**Exercise details:**
Within the records below, filter for lines carrying the word "accept" and copy them.

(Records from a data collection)
━━━
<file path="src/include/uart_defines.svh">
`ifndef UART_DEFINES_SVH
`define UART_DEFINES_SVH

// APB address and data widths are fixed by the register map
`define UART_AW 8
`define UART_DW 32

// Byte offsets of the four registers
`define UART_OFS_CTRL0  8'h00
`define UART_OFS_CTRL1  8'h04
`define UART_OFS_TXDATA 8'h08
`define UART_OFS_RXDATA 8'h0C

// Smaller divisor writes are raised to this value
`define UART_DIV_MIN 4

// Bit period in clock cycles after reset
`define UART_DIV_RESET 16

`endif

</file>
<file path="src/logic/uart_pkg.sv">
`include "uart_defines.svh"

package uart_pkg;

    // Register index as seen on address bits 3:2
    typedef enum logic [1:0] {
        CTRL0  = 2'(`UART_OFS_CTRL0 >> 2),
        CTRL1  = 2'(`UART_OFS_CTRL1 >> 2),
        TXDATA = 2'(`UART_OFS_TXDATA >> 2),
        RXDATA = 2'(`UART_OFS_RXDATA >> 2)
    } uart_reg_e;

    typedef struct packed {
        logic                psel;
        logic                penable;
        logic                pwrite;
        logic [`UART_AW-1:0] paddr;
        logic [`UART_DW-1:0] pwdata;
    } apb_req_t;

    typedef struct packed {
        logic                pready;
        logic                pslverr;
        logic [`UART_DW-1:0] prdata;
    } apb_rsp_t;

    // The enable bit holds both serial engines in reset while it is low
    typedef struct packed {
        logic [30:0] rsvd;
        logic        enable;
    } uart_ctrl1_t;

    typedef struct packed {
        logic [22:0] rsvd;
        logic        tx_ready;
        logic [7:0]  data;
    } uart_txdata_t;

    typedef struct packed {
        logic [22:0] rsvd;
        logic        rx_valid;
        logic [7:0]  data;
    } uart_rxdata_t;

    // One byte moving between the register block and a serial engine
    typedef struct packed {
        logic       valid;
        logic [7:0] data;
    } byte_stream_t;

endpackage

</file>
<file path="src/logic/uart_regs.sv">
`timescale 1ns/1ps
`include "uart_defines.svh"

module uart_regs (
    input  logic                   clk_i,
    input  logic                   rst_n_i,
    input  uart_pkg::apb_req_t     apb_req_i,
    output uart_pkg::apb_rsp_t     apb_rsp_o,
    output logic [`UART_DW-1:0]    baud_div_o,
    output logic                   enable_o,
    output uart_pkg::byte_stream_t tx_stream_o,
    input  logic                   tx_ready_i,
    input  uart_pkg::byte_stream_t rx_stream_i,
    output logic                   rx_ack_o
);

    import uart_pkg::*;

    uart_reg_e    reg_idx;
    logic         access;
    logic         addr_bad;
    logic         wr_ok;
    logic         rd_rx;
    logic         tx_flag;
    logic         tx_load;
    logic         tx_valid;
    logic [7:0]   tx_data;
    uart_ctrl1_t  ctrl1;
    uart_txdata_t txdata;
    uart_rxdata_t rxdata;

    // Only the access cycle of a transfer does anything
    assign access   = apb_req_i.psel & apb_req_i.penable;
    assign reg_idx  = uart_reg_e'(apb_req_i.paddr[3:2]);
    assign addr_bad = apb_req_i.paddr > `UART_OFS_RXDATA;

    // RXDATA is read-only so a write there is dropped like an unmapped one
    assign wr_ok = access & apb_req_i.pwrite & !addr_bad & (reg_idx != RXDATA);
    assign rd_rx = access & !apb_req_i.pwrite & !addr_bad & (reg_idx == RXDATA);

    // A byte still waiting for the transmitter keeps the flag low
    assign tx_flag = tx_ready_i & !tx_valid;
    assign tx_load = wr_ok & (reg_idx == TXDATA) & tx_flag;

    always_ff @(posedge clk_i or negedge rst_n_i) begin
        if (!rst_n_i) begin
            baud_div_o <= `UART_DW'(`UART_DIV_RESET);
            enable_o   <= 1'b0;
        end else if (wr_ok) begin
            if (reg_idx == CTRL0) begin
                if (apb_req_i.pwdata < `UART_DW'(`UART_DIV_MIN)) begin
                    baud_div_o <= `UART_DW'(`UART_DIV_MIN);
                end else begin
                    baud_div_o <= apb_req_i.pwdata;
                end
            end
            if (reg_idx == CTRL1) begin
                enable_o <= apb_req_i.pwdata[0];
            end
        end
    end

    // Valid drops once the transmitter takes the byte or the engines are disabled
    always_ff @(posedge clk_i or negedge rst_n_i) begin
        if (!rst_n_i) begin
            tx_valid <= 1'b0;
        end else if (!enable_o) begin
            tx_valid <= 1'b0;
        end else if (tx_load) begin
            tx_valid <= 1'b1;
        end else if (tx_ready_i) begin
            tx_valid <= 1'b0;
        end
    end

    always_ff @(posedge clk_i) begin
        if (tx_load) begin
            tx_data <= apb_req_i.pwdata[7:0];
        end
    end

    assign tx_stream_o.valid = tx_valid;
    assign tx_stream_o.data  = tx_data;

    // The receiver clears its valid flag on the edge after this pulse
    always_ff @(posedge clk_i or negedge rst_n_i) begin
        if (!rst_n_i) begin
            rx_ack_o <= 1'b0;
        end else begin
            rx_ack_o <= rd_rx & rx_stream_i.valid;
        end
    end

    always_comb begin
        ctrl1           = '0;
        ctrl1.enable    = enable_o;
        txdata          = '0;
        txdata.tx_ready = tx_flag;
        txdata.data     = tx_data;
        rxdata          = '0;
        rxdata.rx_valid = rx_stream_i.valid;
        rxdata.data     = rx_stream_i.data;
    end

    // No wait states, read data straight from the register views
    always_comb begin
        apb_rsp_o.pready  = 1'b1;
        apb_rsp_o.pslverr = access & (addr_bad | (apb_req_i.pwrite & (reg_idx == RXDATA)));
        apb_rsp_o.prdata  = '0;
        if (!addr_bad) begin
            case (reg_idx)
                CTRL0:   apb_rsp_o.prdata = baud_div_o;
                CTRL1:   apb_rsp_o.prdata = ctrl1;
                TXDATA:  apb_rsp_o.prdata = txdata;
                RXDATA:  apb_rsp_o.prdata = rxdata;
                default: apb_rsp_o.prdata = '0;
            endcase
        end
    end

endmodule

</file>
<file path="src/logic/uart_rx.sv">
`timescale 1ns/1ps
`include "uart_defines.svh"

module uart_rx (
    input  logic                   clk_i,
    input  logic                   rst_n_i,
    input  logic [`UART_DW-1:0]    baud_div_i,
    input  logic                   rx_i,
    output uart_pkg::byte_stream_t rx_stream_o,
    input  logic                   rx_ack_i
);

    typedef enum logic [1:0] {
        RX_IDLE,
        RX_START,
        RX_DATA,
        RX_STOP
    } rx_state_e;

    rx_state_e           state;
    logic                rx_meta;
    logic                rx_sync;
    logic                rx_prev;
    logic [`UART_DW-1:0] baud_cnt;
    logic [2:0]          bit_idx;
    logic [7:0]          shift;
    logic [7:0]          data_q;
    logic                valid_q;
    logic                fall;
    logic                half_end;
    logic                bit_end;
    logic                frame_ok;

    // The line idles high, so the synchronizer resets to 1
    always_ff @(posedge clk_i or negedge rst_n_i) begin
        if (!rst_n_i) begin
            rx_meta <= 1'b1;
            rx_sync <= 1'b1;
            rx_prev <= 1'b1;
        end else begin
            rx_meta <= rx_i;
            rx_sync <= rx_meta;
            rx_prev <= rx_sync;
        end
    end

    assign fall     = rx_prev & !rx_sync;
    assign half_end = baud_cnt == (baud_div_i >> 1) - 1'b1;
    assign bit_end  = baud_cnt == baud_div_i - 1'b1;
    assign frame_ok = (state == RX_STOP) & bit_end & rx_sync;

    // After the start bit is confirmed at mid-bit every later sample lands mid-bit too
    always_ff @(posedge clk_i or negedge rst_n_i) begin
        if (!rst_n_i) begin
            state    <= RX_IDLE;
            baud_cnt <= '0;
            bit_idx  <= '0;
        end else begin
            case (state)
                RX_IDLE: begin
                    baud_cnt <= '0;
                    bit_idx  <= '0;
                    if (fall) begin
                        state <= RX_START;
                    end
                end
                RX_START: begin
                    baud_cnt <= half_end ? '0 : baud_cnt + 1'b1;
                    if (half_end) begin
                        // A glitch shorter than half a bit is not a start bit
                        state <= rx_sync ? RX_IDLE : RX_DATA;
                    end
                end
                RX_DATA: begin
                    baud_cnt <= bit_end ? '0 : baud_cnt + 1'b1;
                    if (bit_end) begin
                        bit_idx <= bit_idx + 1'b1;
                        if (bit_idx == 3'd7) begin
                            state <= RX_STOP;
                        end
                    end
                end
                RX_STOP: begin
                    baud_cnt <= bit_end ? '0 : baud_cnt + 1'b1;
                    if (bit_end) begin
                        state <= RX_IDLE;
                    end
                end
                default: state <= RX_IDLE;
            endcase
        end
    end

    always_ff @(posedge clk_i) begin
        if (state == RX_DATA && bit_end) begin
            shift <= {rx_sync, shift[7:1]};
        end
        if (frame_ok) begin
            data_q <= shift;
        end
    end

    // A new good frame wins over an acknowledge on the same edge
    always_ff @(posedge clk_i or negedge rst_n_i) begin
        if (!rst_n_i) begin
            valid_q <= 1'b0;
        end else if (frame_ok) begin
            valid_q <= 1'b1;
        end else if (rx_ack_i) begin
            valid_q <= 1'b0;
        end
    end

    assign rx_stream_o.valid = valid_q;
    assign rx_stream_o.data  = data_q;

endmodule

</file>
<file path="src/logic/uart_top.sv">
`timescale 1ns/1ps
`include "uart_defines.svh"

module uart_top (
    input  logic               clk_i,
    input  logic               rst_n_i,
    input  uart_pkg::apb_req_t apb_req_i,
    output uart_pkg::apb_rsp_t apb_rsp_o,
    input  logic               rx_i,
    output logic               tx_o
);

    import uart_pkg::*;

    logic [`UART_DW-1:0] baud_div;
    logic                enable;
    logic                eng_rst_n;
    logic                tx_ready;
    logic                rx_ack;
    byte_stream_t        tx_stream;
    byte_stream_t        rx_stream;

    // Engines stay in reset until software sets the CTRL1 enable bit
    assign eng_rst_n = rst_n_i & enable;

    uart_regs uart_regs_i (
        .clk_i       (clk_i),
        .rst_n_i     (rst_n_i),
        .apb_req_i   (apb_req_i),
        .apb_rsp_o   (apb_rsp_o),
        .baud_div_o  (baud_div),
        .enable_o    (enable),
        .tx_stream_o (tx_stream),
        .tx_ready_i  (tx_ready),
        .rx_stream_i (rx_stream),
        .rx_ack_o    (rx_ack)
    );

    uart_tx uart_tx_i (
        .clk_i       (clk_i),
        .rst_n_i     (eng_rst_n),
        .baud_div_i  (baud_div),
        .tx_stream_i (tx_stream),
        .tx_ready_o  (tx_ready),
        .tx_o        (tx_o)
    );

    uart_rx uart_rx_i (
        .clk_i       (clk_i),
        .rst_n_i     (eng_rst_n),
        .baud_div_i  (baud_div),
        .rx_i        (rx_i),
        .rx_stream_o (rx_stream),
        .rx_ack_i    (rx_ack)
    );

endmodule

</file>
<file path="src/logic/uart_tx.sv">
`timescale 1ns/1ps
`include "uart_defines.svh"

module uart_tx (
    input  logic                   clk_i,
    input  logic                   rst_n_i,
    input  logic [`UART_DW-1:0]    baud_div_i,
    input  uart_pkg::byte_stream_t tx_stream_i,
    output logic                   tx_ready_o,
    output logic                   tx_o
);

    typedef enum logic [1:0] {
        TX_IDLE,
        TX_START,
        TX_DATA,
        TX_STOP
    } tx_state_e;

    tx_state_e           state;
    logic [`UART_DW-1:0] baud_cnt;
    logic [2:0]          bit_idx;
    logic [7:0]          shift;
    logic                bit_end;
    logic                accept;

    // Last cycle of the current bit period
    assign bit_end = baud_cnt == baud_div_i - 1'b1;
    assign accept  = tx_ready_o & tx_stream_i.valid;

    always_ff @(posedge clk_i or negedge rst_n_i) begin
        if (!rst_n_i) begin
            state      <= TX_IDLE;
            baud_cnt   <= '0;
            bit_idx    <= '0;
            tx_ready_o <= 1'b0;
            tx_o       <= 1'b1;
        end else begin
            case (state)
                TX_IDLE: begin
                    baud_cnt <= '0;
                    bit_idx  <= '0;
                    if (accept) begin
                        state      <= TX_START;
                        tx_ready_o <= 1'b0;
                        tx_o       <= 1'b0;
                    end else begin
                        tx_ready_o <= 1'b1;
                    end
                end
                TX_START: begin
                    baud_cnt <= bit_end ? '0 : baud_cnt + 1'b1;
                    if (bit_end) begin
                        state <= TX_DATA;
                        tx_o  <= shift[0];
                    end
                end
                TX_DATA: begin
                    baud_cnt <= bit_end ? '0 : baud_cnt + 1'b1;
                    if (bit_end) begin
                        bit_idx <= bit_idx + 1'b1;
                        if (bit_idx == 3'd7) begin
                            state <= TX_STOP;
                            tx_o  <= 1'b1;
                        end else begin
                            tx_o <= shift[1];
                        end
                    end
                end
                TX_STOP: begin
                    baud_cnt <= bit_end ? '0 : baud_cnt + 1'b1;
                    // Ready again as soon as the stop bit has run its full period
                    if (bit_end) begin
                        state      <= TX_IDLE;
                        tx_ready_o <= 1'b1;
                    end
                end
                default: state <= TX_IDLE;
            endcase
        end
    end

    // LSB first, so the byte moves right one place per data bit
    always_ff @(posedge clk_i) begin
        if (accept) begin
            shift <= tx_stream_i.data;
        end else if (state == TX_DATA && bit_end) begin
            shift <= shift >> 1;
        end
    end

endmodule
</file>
━━━
**Answer box:**
    logic                accept;
    assign accept  = tx_ready_o & tx_stream_i.valid;
                    if (accept) begin
        if (accept) begin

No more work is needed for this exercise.